Lines with the word "reciprocal" in them must be copied from the records below.

——————————

File: src/rtl/core/fnvkt_queue.sv
// Two-entry queue between the hash front end and the probe back end.
module fnvkt_queue #(
  parameter int unsigned WIDTH = 8
) (
  input  logic             clk_i,
  input  logic             rst_ni,
  input  logic             push_i,
  input  logic [WIDTH-1:0] data_i,
  output logic             full_o,
  output logic             empty_o,
  input  logic             pop_i,
  output logic [WIDTH-1:0] data_o
);

  logic [WIDTH-1:0] mem_q [2];
  logic             wptr_q, rptr_q;
  logic [1:0]       cnt_q;

  assign full_o  = cnt_q == 2'd2;
  assign empty_o = cnt_q == 2'd0;
  assign data_o  = mem_q[rptr_q];

  // Advance pointers and count
  always_ff @(posedge clk_i or negedge rst_ni) begin
    if (!rst_ni) begin
      wptr_q <= 1'b0;
      rptr_q <= 1'b0;
      cnt_q  <= 2'd0;
    end else begin
      if (push_i) begin
        wptr_q <= ~wptr_q;
      end
      if (pop_i) begin
        rptr_q <= ~rptr_q;
      end
      cnt_q <= cnt_q + {1'b0, push_i} - {1'b0, pop_i};
    end
  end

  always_ff @(posedge clk_i) begin
    if (push_i) begin
      mem_q[wptr_q] <= data_i;
    end
  end

endmodule
## src/rtl/core/fnvkt_pkg.sv

```systemverilog
// Shared types, constants and hash step for the FNV linear-probe key table.
package fnvkt_pkg;

  // Default sizes
  localparam int unsigned SLOT_COUNT_DEF     = 4096;
  localparam int unsigned ENTRY_CAPACITY_DEF = 2048;
  localparam int unsigned KEY_BYTES_DEF      = 16;

  // Fixed field widths
  localparam int unsigned KEY_LEN_W   = 5;
  localparam int unsigned ENTRY_NUM_W = 11;

  // FNV-1a 64 prime and a start basis that is not the standard offset basis; the prime is 2^40 + 2^8 + 0xB3
  localparam logic [63:0] FNV_BASIS     = 64'd1469598103934665603;
  localparam logic [7:0]  FNV_PRIME_LOW = 8'hB3;

  typedef enum logic [1:0] {
    ST_INSERTED  = 2'd0,
    ST_FOUND     = 2'd1,
    ST_NOT_FOUND = 2'd2,
    ST_FULL      = 2'd3
  } status_e;

  typedef enum logic {
    KIND_INSERT = 1'b0,
    KIND_LOOKUP = 1'b1
  } kind_e;

  typedef struct packed {
    logic                 kind;
    logic [63:0]          key_low;
    logic [63:0]          key_high;
    logic [KEY_LEN_W-1:0] key_length;
  } cmd_t;

  typedef struct packed {
    logic [1:0]             status;
    logic [ENTRY_NUM_W-1:0] entry_number;
  } result_t;

  // One FNV-1a byte step: xor the byte in, multiply by the prime as shifts and adds
  function automatic logic [63:0] fnv_step(input logic [63:0] h, input logic [7:0] b);
    logic [63:0] x;
    x = h ^ {56'd0, b};
    return (x << 40) + (x << 8) + (x * {56'd0, FNV_PRIME_LOW});
  endfunction

endpackage

```

## src/rtl/core/fnvkt_front.sv

```systemverilog
// Front end: accepts a command, masks the key, hashes it and reduces it to a start slot.
module fnvkt_front #(
  parameter int unsigned SLOT_COUNT = fnvkt_pkg::SLOT_COUNT_DEF,
  parameter int unsigned KEY_BYTES  = fnvkt_pkg::KEY_BYTES_DEF,
  localparam int unsigned SW   = $clog2(SLOT_COUNT),
  localparam int unsigned KW   = KEY_BYTES * 8,
  localparam int unsigned LW   = fnvkt_pkg::KEY_LEN_W
) (
  input  logic              clk_i,
  input  logic              rst_ni,
  input  logic              start_i,
  input  fnvkt_pkg::cmd_t   cmd_i,
  input  logic              block_i,
  output logic              busy_o,
  output logic              push_o,
  output logic              kind_o,
  output logic [KW-1:0]     key_o,
  output logic [LW-1:0]     len_o,
  output logic [SW-1:0]     slot_o,
  input  logic              full_i
);

  localparam bit IsPow2 = (SLOT_COUNT & (SLOT_COUNT - 1)) == 0;
  // 2^32 reduced by the slot count, and the truncated reciprocal 2^32 / SLOT_COUNT
  localparam logic [31:0] FoldR = 32'((64'd1 << 32) % 64'(SLOT_COUNT));
  localparam logic [31:0] Recip = 32'((64'd1 << 32) / 64'(SLOT_COUNT));

  typedef enum logic [5:0] {
    H_IDLE = 6'b000001,
    H_HASH = 6'b000010,
    H_FOLD = 6'b000100,
    H_QUOT = 6'b001000,
    H_FIX  = 6'b010000,
    H_HOLD = 6'b100000
  } hstate_e;

  hstate_e       state_q, state_d;
  logic          kind_q;
  logic [KW-1:0] key_q, shift_q, shift_d;
  logic [LW-1:0] len_q, cnt_q, cnt_d;
  logic [63:0]   hash_q, hash_d;
  logic [SW-1:0] rem_q, rem_d;
  logic [31:0]   quot_q, quot_d;
  logic          accept;
  logic [LW-1:0] len_sat;
  logic [KW-1:0] key_masked;
  logic [127:0]  key_full;
  logic [63:0]   prod;
  logic [31:0]   fix;

  assign accept = start_i && (state_q == H_IDLE) && !block_i;
  assign busy_o = (state_q != H_IDLE) || block_i;

  // Saturate the length and drop bytes past it
  always_comb begin
    len_sat  = (cmd_i.key_length > LW'(KEY_BYTES)) ? LW'(KEY_BYTES) : cmd_i.key_length;
    key_full = {cmd_i.key_high, cmd_i.key_low};
    for (int i = 0; i < KEY_BYTES; i++) begin
      key_masked[i*8 +: 8] = (LW'(i) < len_sat) ? key_full[i*8 +: 8] : 8'd0;
    end
  end

  // Hash one byte a cycle, then take the low bits for a power-of-two slot count, else fold and reduce by reciprocal
  always_comb begin
    state_d = state_q;
    shift_d = shift_q;
    cnt_d   = cnt_q;
    hash_d  = hash_q;
    rem_d   = rem_q;
    quot_d  = quot_q;
    prod    = '0;
    fix     = '0;
    case (state_q)
      H_IDLE: begin
        if (accept) begin
          shift_d = key_masked;
          cnt_d   = len_sat;
          hash_d  = fnvkt_pkg::FNV_BASIS;
          state_d = H_HASH;
        end
      end
      H_HASH: begin
        if (cnt_q == '0) begin
          if (IsPow2) begin
            rem_d   = hash_q[SW-1:0];
            state_d = H_HOLD;
          end else begin
            state_d = H_FOLD;
          end
        end else begin
          hash_d  = fnvkt_pkg::fnv_step(hash_q, shift_q[7:0]);
          shift_d = shift_q >> 8;
          cnt_d   = cnt_q - LW'(1);
        end
      end
      // Fold the upper word down until the value fits 32 bits
      H_FOLD: begin
        if (hash_q[63:32] != '0) begin
          hash_d = (hash_q[63:32] * FoldR) + {32'd0, hash_q[31:0]};
        end else begin
          prod    = hash_q[31:0] * Recip;
          quot_d  = prod[63:32];
          state_d = H_QUOT;
        end
      end
      // Subtract the estimated multiple; the remainder is below twice the slot count
      H_QUOT: begin
        hash_d  = {32'd0, hash_q[31:0] - quot_q * 32'(SLOT_COUNT)};
        state_d = H_FIX;
      end
      H_FIX: begin
        fix     = (hash_q[31:0] >= 32'(SLOT_COUNT)) ? hash_q[31:0] - 32'(SLOT_COUNT)
                                                     : hash_q[31:0];
        rem_d   = fix[SW-1:0];
        state_d = H_HOLD;
      end
      H_HOLD: begin
        if (!full_i) begin
          state_d = H_IDLE;
        end
      end
      default: state_d = H_IDLE;
    endcase
  end

  assign push_o = (state_q == H_HOLD) && !full_i;
  assign kind_o = kind_q;
  assign key_o  = key_q;
  assign len_o  = len_q;
  assign slot_o = rem_q;

  always_ff @(posedge clk_i or negedge rst_ni) begin
    if (!rst_ni) begin
      state_q <= H_IDLE;
    end else begin
      state_q <= state_d;
    end
  end

  // Hold the command and the working values
  always_ff @(posedge clk_i) begin
    if (accept) begin
      kind_q <= cmd_i.kind;
      key_q  <= key_masked;
      len_q  <= len_sat;
    end
    shift_q <= shift_d;
    cnt_q   <= cnt_d;
    hash_q  <= hash_d;
    rem_q   <= rem_d;
    quot_q  <= quot_d;
  end

endmodule

```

——————————

FINISHED EXERCISE ::
  // 2^32 reduced by the slot count, and the truncated reciprocal 2^32 / SLOT_COUNT
  // Hash one byte a cycle, then take the low bits for a power-of-two slot count, else fold and reduce by reciprocal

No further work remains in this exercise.